[config.mk]
export PLATFORM = sky130hd
export DESIGN_NAME = regfile_wb_arbiter
export DESIGN_NICKNAME = d
export VERILOG_FILES = /design/src/rtl/regfile_wb_arbiter.sv
export SDC_FILE = /design/constraint.sdc
export NUM_CORES = 1
export LEC_CHECK = 0
export ABC_AREA = 1
export BUFFER_PORTS_ARGS = -buffer_cell sky130_fd_sc_hd__buf_2
export CAP_MARGIN = 5
export CORE_UTILIZATION = 49
export DETAILED_ROUTE_END_ITERATION = 7
export PLACE_DENSITY = 0.92
export SETUP_SLACK_MARGIN = 0.2
export SLEW_MARGIN = 10
export SYNTH_ARGS = -nofsm -noshare
export SYNTH_HDL_FRONTEND = slang
export SYNTH_SLANG_ARGS = --single-unit
[constraint.sdc]
create_clock -name clk -period 3.4 [get_ports clk]
set_input_delay 1.02 -clock clk [delete_from_list [all_inputs] [get_ports clk]]
set_output_delay 1.02 -clock clk [all_outputs]
set_load 0.01 [all_outputs]
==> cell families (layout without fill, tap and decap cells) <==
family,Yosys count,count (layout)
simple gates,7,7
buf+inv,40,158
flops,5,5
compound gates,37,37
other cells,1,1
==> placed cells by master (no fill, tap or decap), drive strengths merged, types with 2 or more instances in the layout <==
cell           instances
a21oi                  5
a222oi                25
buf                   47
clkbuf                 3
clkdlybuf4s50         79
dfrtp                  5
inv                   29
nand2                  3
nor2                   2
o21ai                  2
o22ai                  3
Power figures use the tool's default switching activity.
===== config.mk =====
export PLATFORM = sky130hd
export DESIGN_NAME = counter_arbiter
export DESIGN_NICKNAME = d
export VERILOG_FILES = /design/src/rtl/counter_arbiter.sv
export SDC_FILE = /design/constraint.sdc
export NUM_CORES = 1
export LEC_CHECK = 0
export CAP_MARGIN = 40
export CORE_MARGIN = 2
export CORE_UTILIZATION = 58
export CTS_BUF_LIST = sky130_fd_sc_hd__clkbuf_4
export DETAILED_ROUTE_END_ITERATION = 8
export DONT_BUFFER_PORTS = 1
export PLACE_DENSITY = 0.75
export SETUP_SLACK_MARGIN = 0.15
export SLEW_MARGIN = 15
export SYNTH_ARGS = -nofsm -noshare
export SYNTH_HDL_FRONTEND = slang
export SYNTH_SLANG_ARGS = --single-unit
export TNS_END_PERCENT = 100

===== constraint.sdc =====
create_clock -name clk_i -period 3 [get_ports clk_i]
set_input_delay 0.6 -clock clk_i [delete_from_list [all_inputs] [get_ports clk_i]]
set_output_delay 0.6 -clock clk_i [all_outputs]
set_load 0.1 [all_outputs]
## config.mk

```make
export PLATFORM = sky130hd
export DESIGN_NAME = i2s_adc_receiver_flat
export DESIGN_NICKNAME = d
export VERILOG_FILES = /design/src/rtl/i2s_adc_receiver_if.sv /design/src/rtl/i2s_adc_receiver.sv /design/src/flat_wrapper.sv
export SDC_FILE = /design/constraint.sdc
export NUM_CORES = 1
export LEC_CHECK = 0
export CORE_MARGIN = 3
export CORE_UTILIZATION = 45
export DETAILED_ROUTE_END_ITERATION = 12
export HOLD_SLACK_MARGIN = 0.02
export PLACE_DENSITY = 0.72
export SYNTH_ARGS = -nofsm -noshare
export SYNTH_HDL_FRONTEND = slang
export SYNTH_SLANG_ARGS = --single-unit
```

## constraint.sdc

```tcl
create_clock -name clk -period 9.2 [get_ports clk]
set_input_delay 1.84 -clock clk [delete_from_list [all_inputs] [get_ports clk]]
set_output_delay 1.84 -clock clk [all_outputs]
set_load 0.02 [all_outputs]
```
### src/rtl/mux8_rr_if.sv
// Request/grant bundle between the round-robin scheduler and its requesters.
interface mux8_rr_if;
  logic       en;
  logic [7:0] req;
  logic [2:0] sel;
  logic [7:0] grant;
  logic       busy;
  logic [2:0] last;

  // Scheduler side: samples requests, drives select/grant status.
  modport master (
    input  en,
    input  req,
    output sel,
    output grant,
    output busy,
    output last
  );

  // Requester side: drives requests, observes select/grant status.
  modport slave (
    output en,
    output req,
    input  sel,
    input  grant,
    input  busy,
    input  last
  );
endinterface

### src/rtl/mux8_rr_scheduler.sv
// Round-robin scheduler sharing one 8:1 mux select among 8 requesters,
// with each grant bounded to HOLD_MAX consecutive cycles.
module mux8_rr_scheduler #(
  parameter int unsigned HOLD_MAX = 4,
  parameter int unsigned CNT_W    = 4
) (
  input  logic      clk,
  input  logic      rst_n,
  mux8_rr_if.master bus
);

  typedef enum logic {IDLE, GRANT} state_t;

  state_t           state_q, state_d;
  logic [2:0]       sel_q, sel_d;
  logic [7:0]       grant_q, grant_d;
  logic             busy_q, busy_d;
  logic [2:0]       last_q, last_d;
  logic [CNT_W-1:0] cnt_q, cnt_d;

  logic [2:0]       winner;
  logic             found;
  logic             release_c;

  // Scan requests starting just after the last granted index, wrapping 7->0.
  always_comb begin
    winner = 3'd0;
    found  = 1'b0;
    for (int i = 0; i < 8; i++) begin
      if (!found && bus.req[3'(last_q + 3'(i + 1))]) begin
        winner = 3'(last_q + 3'(i + 1));
        found  = 1'b1;
      end
    end
  end

  // Current grant ends on request drop, hold limit, or disable.
  assign release_c = !bus.req[sel_q] || (cnt_q == CNT_W'(HOLD_MAX)) || !bus.en;

  // Next-state and registered-output values.
  always_comb begin
    state_d = state_q;
    sel_d   = sel_q;
    grant_d = grant_q;
    busy_d  = busy_q;
    last_d  = last_q;
    cnt_d   = cnt_q;
    unique case (state_q)
      IDLE: begin
        grant_d = 8'd0;
        busy_d  = 1'b0;
        if (bus.en && found) begin
          state_d = GRANT;
          sel_d   = winner;
          last_d  = winner;
          grant_d = 8'(1) << winner;
          busy_d  = 1'b1;
          cnt_d   = CNT_W'(1);
        end
      end
      GRANT: begin
        if (!release_c) begin
          // Below HOLD_MAX here, so the increment cannot overshoot it.
          cnt_d = cnt_q + CNT_W'(1);
        end else if (bus.en && found) begin
          // Zero-bubble handover; released requester is scanned last.
          sel_d   = winner;
          last_d  = winner;
          grant_d = 8'(1) << winner;
          busy_d  = 1'b1;
          cnt_d   = CNT_W'(1);
        end else begin
          state_d = IDLE;
          grant_d = 8'd0;
          busy_d  = 1'b0;
          cnt_d   = '0;
        end
      end
      default: begin
        state_d = IDLE;
        grant_d = 8'd0;
        busy_d  = 1'b0;
        cnt_d   = '0;
      end
    endcase
  end

  // State and output registers; reset drops any active grant immediately.
  always_ff @(posedge clk or negedge rst_n) begin
    if (!rst_n) begin
      state_q <= IDLE;
      sel_q   <= 3'd0;
      grant_q <= 8'd0;
      busy_q  <= 1'b0;
      last_q  <= 3'd7;
      cnt_q   <= '0;
    end else begin
      state_q <= state_d;
      sel_q   <= sel_d;
      grant_q <= grant_d;
      busy_q  <= busy_d;
      last_q  <= last_d;
      cnt_q   <= cnt_d;
    end
  end

  assign bus.sel   = sel_q;
  assign bus.grant = grant_q;
  assign bus.busy  = busy_q;
  assign bus.last  = last_q;

endmodule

################

What this task involves: Return each line in the records that holds the string "cells".

Task result:
==> cell families (layout without fill, tap and decap cells) <==
other cells,1,1
==> placed cells by master (no fill, tap or decap), drive strengths merged, types with 2 or more instances in the layout <==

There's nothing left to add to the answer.